Background: an optimization exercise with open tools, aiming at small area, a short achievable clock period and few clock cycles. Do not read the settings as production practice. RTL that was checked went through simulation tests only; none was proved equivalent to the original. Power and IR drop assume default switching activity.

==> flow/design.v (excerpt) <==
module insertion_sort_engine #(
   parameter int DEPTH       = 32,
   parameter int VALUE_WIDTH = 16
) (
   input  logic                          clock,
   input  logic                          reset,
   input  logic                          start,
   output logic                          busy,
   input  logic signed [VALUE_WIDTH-1:0] req_value,
   input  logic                          req_last,
   output logic                          rsp_strobe,
   output logic signed [VALUE_WIDTH-1:0] rsp_value_res,
   output logic                          rsp_last_res,
   output logic                          rsp_dropped
);
   logic signed [VALUE_WIDTH-1:0] value_w [DEPTH];
   logic [1:0]                    state_w [DEPTH];
   logic [1:0]                    state_next_w [DEPTH];
   logic signed [VALUE_WIDTH-1:0] value_next_w [DEPTH];
   logic [DEPTH-1:0]              c_w;
   logic [DEPTH-1:0]              stay_w;
   logic                          nx_valid_ff;
   logic signed [VALUE_WIDTH-1:0] nx_value_ff;
   logic                          nx_last_ff;
   logic                          in_valid_ff;
   logic signed [VALUE_WIDTH-1:0] in_value_ff;
   logic          insert_ff;                 
   logic          close_ff;                  
   logic [5:0]    count_ff;                  
   logic          full;
   logic          full_next;
   logic          par_ff;                    
   logic          ovf_open_ff;               
   logic          ovf_head_ff;               
   logic          new_c_ff;                  
   logic          head_out_ff;               
   logic          head_last_ff;              
   logic signed [VALUE_WIDTH-1:0] head_value_ff;    
   ise_pkg::cell_ctrl_type ctrl;
   assign full      = count_ff == DEPTH;
   assign full_next = !ctrl.close && (full || (count_ff == DEPTH - 1 && ctrl.insert));
   assign ctrl.insert = insert_ff;
   assign ctrl.close  = close_ff;
  ...
Size in the first run: about 5000 cells after synthesis, roughly 670 flip-flops, ~40 I/O pins.
clock: 4.5 ns
lec_check: 0
abc_area: 1
cap_margin: 20
core_margin: 2
core_utilization: 60
cts_buf_list: sky130_fd_sc_hd__clkbuf_16
cts_cluster_diameter: 60
cts_cluster_size: 20
setup_slack_margin: 2.5
slew_margin: 20
run.sh (not shown) runs the stock make flow with config.mk's settings and CLKGATE_MAP_FILE= SYNTH_SCRIPT=/design/flow/synth_recipe.tcl, a recipe that flattens the netlist after the stock synthesis.
The baseline ran to the end with no violations.
Testbench counts at the start, summed over its fixed seeds: cycles 6,587.
Rerun with:
==> flow/flow/run.sh (new file) <==
#!/bin/bash
# the standard layout, with one change: synthesis maps the logic with ABC for area
# (flow/abc_area.script: map -a) instead of ORFS's area script. registers are mapped before
# ABC runs, so they come out as in the standard synthesis.
set -euo pipefail
W=$PWD
# ORFS's scripts, with the ABC area script replaced
rm -rf "$W/scripts"
cp -r "$FLOW_HOME/scripts" "$W/scripts"
cp "$W/flow/abc_area.script" "$W/scripts/abc_area.script"
bash "$W/standard.sh" SCRIPTS_DIR="$W/scripts" finish > "$W/standard.log" 2>&1
==> flow/flow/abc_area.script (new file) <==
strash
dch
map -a
topo
stime -c
buffer -c
upsize -c
dnsize -c
==> flow/standard.sh (new file) <==
#!/bin/bash
# synth_recipe.tcl (not shown) runs the flow's synth.tcl, then flattens the netlist and writes it again
# the make line also repeats each setting of config.mk as NAME=value (left out here)
make -C /OpenROAD-flow-scripts/flow DESIGN_CONFIG=/design/flow/config.mk WORK_HOME=/design/flow/orfs CLKGATE_MAP_FILE= SYNTH_SCRIPT=/design/flow/synth_recipe.tcl "${@:-finish}"
CTS_CLUSTER_DIAMETER = 80   (was 60)
CTS_CLUSTER_SIZE = 24   (was 20)
removed: flow/run.sh
=>
- The new run produced a clean layout
- die area falls by a little under a tenth
- sequential share of layout area increases by 0.90 points
- count of clock-buffer cells in the layout decreases by 14
- hold slack stays flat
- global-route usage came out higher by 2.1 points
- clock power shrinks by about a fifth
Rerun with:
==> flow/run.sh (new file) <==
#!/bin/bash
# synth_recipe.tcl (not shown) runs the flow's synth.tcl, then flattens the netlist and writes it again
# the make line also repeats each setting of config.mk as NAME=value (left out here)
make -C /OpenROAD-flow-scripts/flow DESIGN_CONFIG=/design/flow/config.mk WORK_HOME=/design/flow/orfs CLKGATE_MAP_FILE= SYNTH_SCRIPT=/design/flow/synth_recipe.tcl finish
SETUP_SLACK_MARGIN = 2.45   (was 2.5)
removed: flow/flow/run.sh
removed: flow/flow/abc_area.script
removed: flow/standard.sh
What happened: The changed run finished clean; sequential power shrinks by about a fifth; clock skew stays flat; core utilization is lower by 5.1 points; via count rose by a few percent; count of clock-buffer cells in the layout stays the same; fmax is higher by a few percent.
Rerun with:
CORE_UTILIZATION = 50   (was 60)
PLACE_DENSITY = 0.75   (was default)
SETUP_SLACK_MARGIN = 2.5   (was 2.45)
Utilization went down by 11 points. Area after synthesis is unchanged. Setup slack improved by 8.5 ps. Clock skew increases by 5.6 ps. Final cell count goes up by 1.6%. Maximum frequency rises by about 0.4%. First-iteration DRC count rises by 8.5%.
Rerun with:
CORE_UTILIZATION = 60   (was 50)
PLACE_DENSITY = default   (was 0.75)
Outcome:
- The new run completed without violations
- worst setup slack improved by 17 ps
- critical path depth is unchanged
- die area falls by 16%
- non-clock buffer count rises by 19
- register-to-register slack stays flat
- cell area rises by 0.38%
- total power rises by 1.4%
- sequential power barely changes
- via count falls by 0.63%
- clock skew barely changes
- clock power rises by about 4%
Rerun with:
SETUP_SLACK_MARGIN = 2.55   (was 2.5)
After rerunning: Power barely changes; global-route usage increases by 0.15 points; combinational power barely changes; fmax hardly moves; core utilization is higher by 0.42 points; die area stays the same; clock skew hardly moves.

run 1:
insertion_sort_engine, a different RTL version from the one above (not shown whole).
Size: about 650 flip-flops, about 40 I/O pins.
Settings: LEC_CHECK=0, ABC_AREA=1, CAP_MARGIN=20, CORE_MARGIN=2, CORE_UTILIZATION=60, CTS_BUF_LIST=sky130_fd_sc_hd__clkbuf_16, CTS_CLUSTER_DIAMETER=80, CTS_CLUSTER_SIZE=24, SETUP_SLACK_MARGIN=2.55, SLEW_MARGIN=20; clock period 4.5 ns.
Stock flow here: none of the scripts above is used.
Edits applied to the flow inputs when going from run 1 to run 2:
- SETUP_SLACK_MARGIN changed from 2.55 to 2.6
## What came out
- Compared with run 1, in run 2 placed cell count about even; maximum vdd drop lower; proportion of cell area occupied by multi-input gates essentially unchanged; layout clock buffer count shrank by about 2.6%.
- Looking only at number of antenna violations at the first check in global routing, and setting everything else aside, the lower value of run 2 and run 1 goes to run 1.
- Diff run 1 -> run 2: fmax +0.032 GHz; internal power component closely matched the old numbers.
Modified inputs, run 3 compared to run 2
- a change of SETUP_SLACK_MARGIN from 2.6 to 2.5
## What came out
- Run 3 closes out successfully: all stages finished, all timing, DRC and antenna checks passed.
- Run 3 vs run 2 — number of antenna cells inserted rose 3.
- Run 3 vs run 2 — share of cell area taken by multi-input logic gates rose 0.42 points.
- [run 3] share of the clock period used by the worst path rose 0.20 points relative to run 2
No functional check of the RTL was part of any run of this note.

The RTL this note starts from:
==> flow/design.v <==
package ise_pkg;
   typedef struct packed {
      logic insert;    
      logic close;     
   } cell_ctrl_type;
   localparam logic [1:0] ST_EMPTY = 2'b00;
   localparam logic [1:0] ST_OPEN  = 2'b01;
endpackage
module ise_cell #(
   parameter int VALUE_WIDTH = 16
) (
   input  logic                          clock,
   input  logic                          reset,
   input  ise_pkg::cell_ctrl_type        ctrl,
   input  logic signed [VALUE_WIDTH-1:0] new_value,
   input  logic                          new_par,
   input  logic                          new_c,
   input  logic signed [VALUE_WIDTH-1:0] next_value,
   input  logic signed [VALUE_WIDTH-1:0] right_value,
   input  logic [1:0]                    right_state,
   input  logic                          right_c,
   input  logic                          right_stay,
   output logic signed [VALUE_WIDTH-1:0] value,
   output logic [1:0]                    state,
   output logic                          c,
   output logic                          stay,
   output logic [1:0]                    state_next
);
   function automatic logic greater(input logic [VALUE_WIDTH-1:0] a, input logic [VALUE_WIDTH-1:0] b);
      logic [VALUE_WIDTH-1:0] g, e;    
      g = {~a[VALUE_WIDTH-1] & b[VALUE_WIDTH-1], a[VALUE_WIDTH-2:0] & ~b[VALUE_WIDTH-2:0]};
      e = {~a[VALUE_WIDTH-1] | b[VALUE_WIDTH-1], a[VALUE_WIDTH-2:0] | ~b[VALUE_WIDTH-2:0]};
      for (int w = 1; w < VALUE_WIDTH; w = w * 2) begin
         for (int k = 0; k + w < VALUE_WIDTH; k = k + 2 * w) begin
            g[k] = g[k + w] | (e[k + w] & g[k]);
            e[k] = e[k + w] & e[k];
         end
      end
      greater = g[0];
   endfunction
   logic signed [VALUE_WIDTH-1:0] value_ff, value_in;
   logic [1:0]                    state_ff, state_src, state_in;
   logic                          g_ff, g_in;
   logic take_self, take_new, take_right;
   assign stay  = state_ff == ise_pkg::ST_OPEN && (!ctrl.insert || g_ff);
   assign c     = greater(value_ff, next_value);
   assign value = value_ff;
   assign state = state_ff;
   assign state_next = state_in;
   assign take_self  = stay;
   assign take_new   = !stay && right_stay;
   assign take_right = !stay && !right_stay;
   always_comb begin
      value_in  = ({VALUE_WIDTH{take_self}}  & value_ff)
                | ({VALUE_WIDTH{take_new}}   & new_value)
                | ({VALUE_WIDTH{take_right}} & right_value);
      state_src = ({2{take_self}}  & state_ff)
                | ({2{take_new}}   & (ctrl.insert ? ise_pkg::ST_OPEN : ise_pkg::ST_EMPTY))
                | ({2{take_right}} & right_state);
      g_in      = (take_self & c) | (take_new & new_c) | (take_right & right_c);
      state_in  = (ctrl.close && state_src == ise_pkg::ST_OPEN) ? {1'b1, new_par} : state_src;
   end
   always_ff @(posedge clock) begin
      value_ff <= value_in;
      g_ff     <= g_in;
      if (reset) begin
         state_ff <= ise_pkg::ST_EMPTY;
      end else begin
         state_ff <= state_in;
      end
   end
endmodule
module insertion_sort_engine #(
   parameter int DEPTH       = 32,
   parameter int VALUE_WIDTH = 16
) (
   input  logic                          clock,
   input  logic                          reset,
   input  logic                          start,
   output logic                          busy,
   input  logic signed [VALUE_WIDTH-1:0] req_value,
   input  logic                          req_last,
   output logic                          rsp_strobe,
   output logic signed [VALUE_WIDTH-1:0] rsp_value_res,
   output logic                          rsp_last_res,
   output logic                          rsp_dropped
);
   logic signed [VALUE_WIDTH-1:0] value_w [DEPTH];
   logic [1:0]                    state_w [DEPTH];
   logic [1:0]                    state_next_w [DEPTH];
   logic [DEPTH-1:0]              c_w;
   logic [DEPTH-1:0]              stay_w;
   logic                          nx_valid_ff;
   logic signed [VALUE_WIDTH-1:0] nx_value_ff;
   logic                          nx_last_ff;
   logic                          in_valid_ff;
   logic signed [VALUE_WIDTH-1:0] in_value_ff;
   logic          insert_ff;                 
   logic          close_ff;                  
   logic [$clog2(DEPTH+1)-1:0] count_ff;     
   logic          full;
   logic          full_next;
   logic          par_ff;                    
   logic          ovf_open_ff;               
   logic          ovf_head_ff;               
   logic          new_c_ff;                  
   logic          head_out_ff;               
   logic          head_last_ff;              
   ise_pkg::cell_ctrl_type ctrl;
   assign full      = count_ff == DEPTH;
   assign full_next = !ctrl.close && (full || (count_ff == DEPTH - 1 && ctrl.insert));
   assign ctrl.insert = insert_ff;
   assign ctrl.close  = close_ff;
   function automatic logic greater(input logic [VALUE_WIDTH-1:0] a, input logic [VALUE_WIDTH-1:0] b);
      logic [VALUE_WIDTH-1:0] g, e;
      g = {~a[VALUE_WIDTH-1] & b[VALUE_WIDTH-1], a[VALUE_WIDTH-2:0] & ~b[VALUE_WIDTH-2:0]};
      e = {~a[VALUE_WIDTH-1] | b[VALUE_WIDTH-1], a[VALUE_WIDTH-2:0] | ~b[VALUE_WIDTH-2:0]};
      for (int w = 1; w < VALUE_WIDTH; w = w * 2) begin
         for (int k = 0; k + w < VALUE_WIDTH; k = k + 2 * w) begin
            g[k] = g[k + w] | (e[k + w] & g[k]);
            e[k] = e[k + w] & e[k];
         end
      end
      greater = g[0];
   endfunction
   for (genvar i = 0; i < DEPTH; i++) begin : g_cell
      logic signed [VALUE_WIDTH-1:0] right_value;
      logic [1:0]                    right_state;
      logic                          right_c;
      logic                          right_stay;
      if (i == DEPTH - 1) begin : g_tail
         assign right_value = '0;
         assign right_state = ise_pkg::ST_EMPTY;
         assign right_c     = 1'b0;
         assign right_stay  = 1'b1;
      end else begin : g_inner
         assign right_value = value_w[i+1];
         assign right_state = state_w[i+1];
         assign right_c     = c_w[i+1];
         assign right_stay  = stay_w[i+1];
      end
      ise_cell #(
         .VALUE_WIDTH (VALUE_WIDTH)
      ) u_cell (
         .clock       (clock),
         .reset       (reset),
         .ctrl        (ctrl),
         .new_value   (in_value_ff),
         .new_par     (par_ff),
         .new_c       (new_c_ff),
         .next_value  (nx_value_ff),
         .right_value (right_value),
         .right_state (right_state),
         .right_c     (right_c),
         .right_stay  (right_stay),
         .value       (value_w[i]),
         .state       (state_w[i]),
         .c           (c_w[i]),
         .stay        (stay_w[i]),
         .state_next  (state_next_w[i])
      );
   end
   always_ff @(posedge clock) begin
      nx_value_ff  <= req_value;
      nx_last_ff   <= req_last;
      in_value_ff  <= nx_value_ff;
      new_c_ff     <= greater(nx_value_ff, req_value);
      head_last_ff <= state_next_w[1] != state_next_w[0];
      if (reset) begin
         nx_valid_ff <= 1'b0;
         in_valid_ff <= 1'b0;
         insert_ff   <= 1'b0;
         close_ff    <= 1'b0;
         count_ff    <= '0;
         head_out_ff <= 1'b0;
         par_ff      <= 1'b0;
         ovf_open_ff <= 1'b0;
         ovf_head_ff <= 1'b0;
      end else begin
         nx_valid_ff <= start;
         in_valid_ff <= nx_valid_ff;
         insert_ff   <= nx_valid_ff && !full_next;
         close_ff    <= nx_valid_ff && nx_last_ff;
         head_out_ff <= state_next_w[0][1];
         if (ctrl.close) begin
            count_ff <= '0;
         end else if (ctrl.insert) begin
            count_ff <= count_ff + 1'b1;
         end
         if (ctrl.close) begin
            par_ff      <= !par_ff;
            ovf_open_ff <= 1'b0;
         end else if (in_valid_ff && full) begin
            ovf_open_ff <= 1'b1;
         end
         if (ctrl.close && (ovf_open_ff || full)) begin
            ovf_head_ff <= 1'b1;
         end else if (head_out_ff && head_last_ff) begin
            ovf_head_ff <= 1'b0;
         end
      end
   end
   assign busy          = 1'b0;
   assign rsp_strobe    = head_out_ff;
   assign rsp_value_res = value_w[0];
   assign rsp_last_res  = head_last_ff;
   assign rsp_dropped   = ovf_head_ff;
endmodule
clock: 4.5 ns
lec_check: 0
cap_margin: 20
core_margin: 2
core_utilization: 40
cts_buf_list: sky130_fd_sc_hd__clkbuf_8
cts_cluster_diameter: 60
cts_cluster_size: 14
setup_slack_margin: 2.3
slew_margin: 20
The first run went through all stages and came out clean.
Rerun with:
--- a/flow/config.mk
+++ b/flow/config.mk
@@ -9,7 +9,7 @@
 export CORE_MARGIN = 2
 export CORE_UTILIZATION = 40
-export CTS_BUF_LIST = sky130_fd_sc_hd__clkbuf_8
-export CTS_CLUSTER_DIAMETER = 60
-export CTS_CLUSTER_SIZE = 14
+export CTS_BUF_LIST = sky130_fd_sc_hd__clkbuf_16
+export CTS_CLUSTER_DIAMETER = 80
+export CTS_CLUSTER_SIZE = 24
 export SETUP_SLACK_MARGIN = 2.3
 export SLEW_MARGIN = 20
The new run went through all stages and came out clean.
Core utilization stays flat.
Worst hold slack loses 0.022 ns.
Setup slack gains 0.013 ns.
Cell count came out lower by about 0.8%.
Rerun with:
--- a/flow/config.mk
+++ b/flow/config.mk
@@ -9,7 +9,4 @@
 export CORE_MARGIN = 2
 export CORE_UTILIZATION = 40
-export CTS_BUF_LIST = sky130_fd_sc_hd__clkbuf_16
-export CTS_CLUSTER_DIAMETER = 80
-export CTS_CLUSTER_SIZE = 24
 export SETUP_SLACK_MARGIN = 2.3
 export SLEW_MARGIN = 20
Outcome:
- The new run finished clean
- clock-buffer cell count went up by 70
- power went up by 17%
- critical path depth went down by 2
- wire length went up by 1.6%
- sequential share of layout area went down by 1.1 points
- synthesized cell count does not change
- sequential cell count stays the same
- die area stays the same
- synthesized area does not change
No functional check of the RTL was part of any run of this note.

lagoon:
insertion_sort_engine, a different RTL version from the one above (not shown whole).
For scale: ~40 I/O pins.
clock: 4.5 ns
lec_check: 0
cap_margin: 20
core_margin: 2
core_utilization: 40
setup_slack_margin: 2.0
slew_margin: 20
The inputs of quartz differ from those of lagoon as listed below.
# lagoon
export LEC_CHECK = 0
export CAP_MARGIN = 20
export CORE_MARGIN = 2
export CORE_UTILIZATION = 40
export SETUP_SLACK_MARGIN = 2.0
export SLEW_MARGIN = 20
create_clock -name core_clock -period 4.5 [get_ports {clock}]
# quartz
export LEC_CHECK = 0
export CAP_MARGIN = 20
export CORE_MARGIN = 2
export CORE_UTILIZATION = 40
export SETUP_SLACK_MARGIN = 2.3
export SLEW_MARGIN = 20
create_clock -name core_clock -period 4.5 [get_ports {clock}]
Going from lagoon to quartz, detailed-routed wire length on met2 grows by about 0.35%. On number of stages on the worst setup path: between quartz and lagoon, it ends up higher for lagoon. quartz against lagoon: design area increased by about 3.7% relative to the old numbers; total power increased by 370 µW relative to the old numbers; power share of the combinational group increased by 0.9 points relative to the old numbers. quartz — switching power total about 3.4% higher, lagoon as reference. Diff lagoon -> quartz: global-route wire length before repair picked up an extra about 1.2%, via count up 1.6%.
No functional check of the RTL was part of any run of this note.

==> what the ideal ports hide <==
The flow's constraints put no driver on any port. The routed layouts listed below were extracted and timed again, unchanged, in two steps.
Step 1: set_driving_cell puts a clkbuf_16 on clock and a buf_2 on each other input, an assumption about the parent block.
Step 2 adds t to the input delays and takes it off the output delays; t is the mean of the earliest and latest rising clock arrival at the registers after step 1. Input paths then give back, and output paths get back, about the clock's delay inside the block.
Three values: no drivers, after step 1, after step 2; two values: the first two.
run	shift t [ns]	slack for setup (ns)	worst setup path at the end	worst register clock-pin slew, ns	cell pins on the clock port's net
the first run of note 1	0.687	2.464 / 2.401 / 2.010	input to register	0.09 / 0.09	1
the second run of note 1	0.671	2.353 / 2.353 / 1.999	input to register	0.10 / 0.10	1
the third run of note 1	0.669	2.464 / 2.399 / 1.968	input to register	0.10 / 0.10	1
the fourth run of note 1	0.661	2.472 / 2.407 / 1.956	input to register	0.11 / 0.11	1
the fifth run of note 1	0.662	2.489 / 2.425 / 2.035	input to register	0.10 / 0.10	1
the sixth run of note 1	0.663	2.489 / 2.425 / 2.036	input to register	0.10 / 0.10	1
run 1	0.665	2.337 / 2.337 / 1.932	input to register	0.10 / 0.10	1
run 2	0.655	2.476 / 2.411 / 1.882	input to register	0.10 / 0.10	1
run 3	0.671	2.467 / 2.416 / 1.940	input to register	0.11 / 0.11	1
the first run of note 3	0.762	2.095 / 2.095 / 1.389	input to register	0.10 / 0.10	1
the second run of note 3	0.661	2.108 / 2.108 / 1.560	input to register	0.10 / 0.10	1
the third run of note 3	0.677	2.192 / 2.192 / 1.578	input to register	0.06 / 0.06	1
lagoon	0.682	2.026 / 1.985 / 1.500	input to register	0.07 / 0.07	1
quartz	0.699	2.298 / 2.270 / 1.679	input to register	0.06 / 0.06	1
After both steps every run listed still meets setup and hold. The setup slack of the first run of note 3, which loses most, moves by 0.000 ns with the drivers and by -0.706 ns with both steps.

####

• PROBLEM STATEMENT:
The expected answer is each line of the records above that includes the string "inputs".

• SOLUTION FOR THIS PROBLEM:
Edits applied to the flow inputs when going from run 1 to run 2:
Modified inputs, run 3 compared to run 2
The inputs of quartz differ from those of lagoon as listed below.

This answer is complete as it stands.